Source: an optimization exercise on an open RTL-to-GDS flow (aim: small area, a short achievable clock period and few clock cycles per item). Production flows keep margins and buffers that such runs may drop. In this exercise RTL edits were held to simulation tests only and were not proved equivalent to the original.

==> flow/design.v (outline; a module is shown in full before it is edited, if it fits) <==
// module g96_mixer: 605 lines
module g96_mixer (
    input  wire         clk,
    input  wire         rst,           
    input  wire         in_valid,
    output wire         in_ready,
    input  wire [63:0]  in_key,
    input  wire [31:0]  in_stream,
    input  wire [7:0]   in_purpose,
    input  wire [63:0]  in_pos,
    input  wire         in_quick,
    output wire         out_valid,
    input  wire         out_ready,
    output wire [127:0] out_block
);
  // ...
==> flow/flow/run.sh <==
#!/bin/bash
# The standard layout, with three changes:
#  - the port buffers are the smallest buffer (buf_1) instead of the one
#    buffer_ports picks by default;
#  - timing repair is asked to leave setup slack to spare at the design's
#    clock (the clock and constraints are the design's own);
#  - after the standard synthesis, flow/polfix.py re-chooses the polarity of
#    the full adders to drop inverters (same logic, same registers), and the
#    layout is made from that netlist.
set -euo pipefail
export BUFFER_PORTS_ARGS="-buffer_cell sky130_fd_sc_hd__buf_1"
export SETUP_SLACK_MARGIN=12.5
R="$PWD/orfs/results/${FLOW_PLATFORM}/g96_mixer/base"
bash standard.sh "$R/1_2_yosys.v" > synth_make.log 2>&1
cp "$R/1_2_yosys.v" "$R/1_2_yosys.standard.v"
python3 flow/polfix.py "$R/1_2_yosys.standard.v" "$R/1_2_yosys.polfix.v" > polfix.log 2>&1
cp "$R/1_2_yosys.polfix.v" "$R/1_2_yosys.v"
bash standard.sh > standard_make.log 2>&1
==> flow/flow/polfix.py <==
#!/usr/bin/env python3
"""Re-choose the polarity of full adders in a mapped sky130 netlist.

A full adder is self-dual: FA(~a, ~b, ~c) = (~sum, ~cout). Yosys's adder
extraction leaves many inverters between full adders; this pass flips full
adders (feeding them the complements of their inputs, so their outputs carry
the complements of their old values) where that lets inverters go, and then
rebuilds the inverters the loads need, one per net. The logic function of
every register input and output port is unchanged.

usage: polfix.py IN.v OUT.v
"""
import re, sys
from collections import defaultdict

src = open(sys.argv[1]).read()
OUT = ('X', 'Y', 'SUM', 'COUT', 'Q', 'Q_N')
cell_re = re.compile(r'^(\s*)(sky130_fd_sc_hd__\w+)\s+(\S+)\s*\((.*?)\);\n', re.S | re.M)
pin_re = re.compile(r'\.(\w+)\(\s*([^()]*?)\s*\)')

m = re.search(r'module\s+\w+\s*\(([^)]*)\)', src)
ports = set(p.strip() for p in m.group(1).split(','))
def is_port(n):
    b = n.lstrip('\\').split('[')[0].strip()
    return b in ports

cells = []
for mm in cell_re.finditer(src):
    pins = [(p, n.strip()) for p, n in pin_re.findall(mm.group(4))]
    cells.append({'ty': mm.group(2), 'name': mm.group(3), 'pins': pins,
                  'span': mm.span(), 'ind': mm.group(1)})
short = lambda ty: ty.replace('sky130_fd_sc_hd__', '')
isinv = lambda c: re.match(r'(clk)?inv_\d+$', short(c['ty'])) is not None
isfa = lambda c: short(c['ty']).startswith('fa_')

drv = {}
for i, c in enumerate(cells):
    for p, n in c['pins']:
        if p in OUT:
            drv[n] = i

def base(n):
    par = 0
    while n in drv and isinv(cells[drv[n]]) and not is_port(n):
        n = dict(cells[drv[n]]['pins'])['A']; par ^= 1
    return n, par

# loads: (cell, pin, base, parity); ports driven by inverters are loads too
loads = []
for i, c in enumerate(cells):
    if isinv(c) and not any(is_port(n) for p, n in c['pins'] if p in OUT):
        continue
    for p, n in c['pins']:
        if p in OUT:
            continue
        b, par = base(n)
        loads.append((i, p, b, par))

fa_idx = [i for i, c in enumerate(cells) if isfa(c)
          and not any(is_port(n) for p, n in c['pins'] if p in OUT)]
flip = defaultdict(int)

def req_pol(i, b, par):
    pol = par
    if flip[i]:
        pol ^= 1
    if b in drv and flip[drv[b]]:
        pol ^= 1
    return pol

def cost():
    need = defaultdict(set)
    for i, p, b, par in loads:
        need[b].add(req_pol(i, b, par))
    return sum(1 for s in need.values() if 1 in s)

by_base = defaultdict(list)
for L in loads:
    by_base[L[2]].append(L)
fa_bases = {}
for i in fa_idx:
    c = cells[i]
    bs = set()
    for p, n in c['pins']:
        if p in OUT:
            bs.add(n)
        else:
            bs.add(base(n)[0])
    fa_bases[i] = bs
def local(bs):
    k = 0
    for b in bs:
        s = set(req_pol(i, b, par) for i, p, b2, par in by_base[b])
        k += 1 in s
    return k

before = cost()
for it in range(30):
    changed = False
    for i in fa_idx:
        bs = fa_bases[i]
        c0 = local(bs)
        flip[i] ^= 1
        if local(bs) < c0:
            changed = True
        else:
            flip[i] ^= 1
    if not changed:
        break
after = cost()

# rebuild: one inverter per base net that some load needs inverted
inv_of = {}
new_cells = []
k = 0
def inv_net(b):
    global k
    if b not in inv_of:
        k += 1
        w = f'_pol{k}_'
        inv_of[b] = w
        new_cells.append((w, b))
    return inv_of[b]
conn = {}
for i, p, b, par in loads:
    conn[(i, p)] = inv_net(b) if req_pol(i, b, par) else b

def esc(n):
    return n + ' ' if n.startswith('\\') else n
out = []
pos = 0
for i, c in enumerate(cells):
    s, e = c['span']
    out.append(src[pos:s]); pos = e
    keep_inv = isinv(c) and any(is_port(n) for p, n in c['pins'] if p in OUT)
    if isinv(c) and not keep_inv:
        continue
    pins = []
    for p, n in c['pins']:
        if p not in OUT:
            n = conn[(i, p)]
        pins.append(f"    .{p}({esc(n)})")
    out.append(f"{c['ind']}{c['ty']} {c['name']} (\n" + ",\n".join(pins) + "\n  );\n")
tail = src[pos:]
decl = ''.join(f"  wire {w};\n" for w, b in new_cells)
insts = ''.join(f"  sky130_fd_sc_hd__inv_1 _polinv{j}_ (\n    .A({esc(b)}),\n    .Y({w})\n  );\n"
                for j, (w, b) in enumerate(new_cells))
text = ''.join(out)
# declarations go right after the port/wire declarations, before the first cell
first = text.index('sky130_fd_sc_hd__')
first = text.rindex('\n', 0, first) + 1
text = text[:first] + decl + text[first:] + insts + tail
open(sys.argv[2], 'w').write(text)
ninv = sum(1 for c in cells if isinv(c))
print(f"polfix: {len(fa_idx)} full adders, {sum(flip[i] for i in fa_idx)} flipped; "
      f"inverters {ninv} -> {len(new_cells) + sum(1 for c in cells if isinv(c) and any(is_port(n) for p, n in c['pins'] if p in OUT))}")
==> flow/standard.sh <==
#!/bin/bash
# synth_recipe.tcl (not shown) runs the flow's synth.tcl, then flattens the netlist and writes it again
# the make line also repeats each setting of config.mk as NAME=value (left out here)
make -C /OpenROAD-flow-scripts/flow DESIGN_CONFIG=/design/flow/config.mk WORK_HOME=/design/flow/orfs CLKGATE_MAP_FILE= SYNTH_SCRIPT=/design/flow/synth_recipe.tcl "${@:-finish}"
==> flow/config.mk <==
export PLATFORM = sky130hd
export DESIGN_NAME = g96_mixer
export DESIGN_NICKNAME = g96_mixer
export VERILOG_FILES = /design/flow/design.v
export SDC_FILE = /design/flow/constraint.sdc
export NUM_CORES = 4
export LEC_CHECK = 0
export CAP_MARGIN = 20
export CORE_MARGIN = 2
export CORE_UTILIZATION = 50
export CTS_BUF_LIST = sky130_fd_sc_hd__clkbuf_8
export CTS_CLUSTER_DIAMETER = 50
export CTS_CLUSTER_SIZE = 16
export SLEW_MARGIN = 20
==> flow/constraint.sdc <==
create_clock -name core_clock -period 20.0 [get_ports {clk}]
set_input_delay 4.0000 -clock core_clock [delete_from_list [all_inputs] [get_ports {clk}]]
set_output_delay 4.0000 -clock core_clock [all_outputs]
set_load 0.01 [all_outputs]
==> key figures, run 1 <==
Clock tree
  • Post-CTS Hold Buffers: 0
  • H-Tree Depth: 2
  • CTS root buf: clkbuf_8
  • TritonCTS Buffers: 41
  • Reg clk slew, reported paths: 0.10 ns

Placed design
  • Post-placement cell area: 25,500 sq um
  • Post-DP HPWL: 70,500 microns
  • Placed Cells: 3,191

Drt
  • Met1 WL: 34,800 microns
  • Routed Antenna Nets: 0
  • DR top layer: met4

Critical path
  • CP startpoint: a0[18]$_DFF_P_
  • Family with the most delay on the worst path: adder cells
  • Worst setup SP type: flip-flop
  • Critical path endpoint category: flip-flop
  • Worst r2r src: a0[18]$_DFF_P_
  • Critical path depth: 24
  • Worst path required time: 20.54 ns

Floorplan
  • Die width: 222 microns
  • Row Count: 79
  • Num ports: 303
  • Die Height: 222 microns

STA
  • Final hold slack: 0.469 ns
  • FMAX: 0.136 GHz
  • Setup TNS: 0 ns

Global routing
  • Tot GR Track Use: 0.343
  • Met2 GRT Util: 0.569
  • Vias in the first global route: 18.9k
  • Met1 usage: 0.451

Finish
  • Register area: 6670 sq um
  • Inverters: 212
  • Most frequent cells in the layout: buf_1 (302), xnor2_1 (291), nand2_1 (213), fa_1 (204), inv_1 (187)
  • Multi-In Gates: 1,793
  • Fin cells: 3,339
  • Commonest non-fill, non-tap cell in the layout: buf_1

Worst hold path
  • Hold_sp: left[0]$_SDFF_PP0_
  • Hold EP: left[0]$_SDFF_PP0_

Synthesis
  • Synth Cell Area: 23,700 sq um
  • Yosys Warn Count: 1

Status
  • Status: no timing/DRC/antenna violations

Flow run
  • # Max-Cap Violations: 0
Testbench counts, summed over its fixed seeds: cycles 72,392, items 8,000.
==> run 2: changes to the inputs <==
--- a/flow/flow/run.sh
+++ b/flow/flow/run.sh
@@ -10,5 +10,5 @@
 set -euo pipefail
 export BUFFER_PORTS_ARGS="-buffer_cell sky130_fd_sc_hd__buf_1"
-export SETUP_SLACK_MARGIN=12.5
+export SETUP_SLACK_MARGIN=12.2
 R="$PWD/orfs/results/${FLOW_PLATFORM}/g96_mixer/base"
 bash standard.sh "$R/1_2_yosys.v" > synth_make.log 2>&1
==> run 2 against run 1 <==
- routed wire length shrank 0.41%
- sequential cell count unchanged
- synthesized cell count is the same
- clock skew decreased by 0.026 ns
- core utilization down 1.5 points
- global-route usage up 0.069 points
- count of clock-buffer cells in the layout decreased by 4
- cell count decreased by 1.2%
- largest cell class unchanged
════════════════
> WHAT NEEDS TO BE DONE:
Wherever the word "complements" occurs in the data above, copy the line it sits in.

> SOLUTION:
adders (feeding them the complements of their inputs, so their outputs carry
the complements of their old values) where that lets inverters go, and then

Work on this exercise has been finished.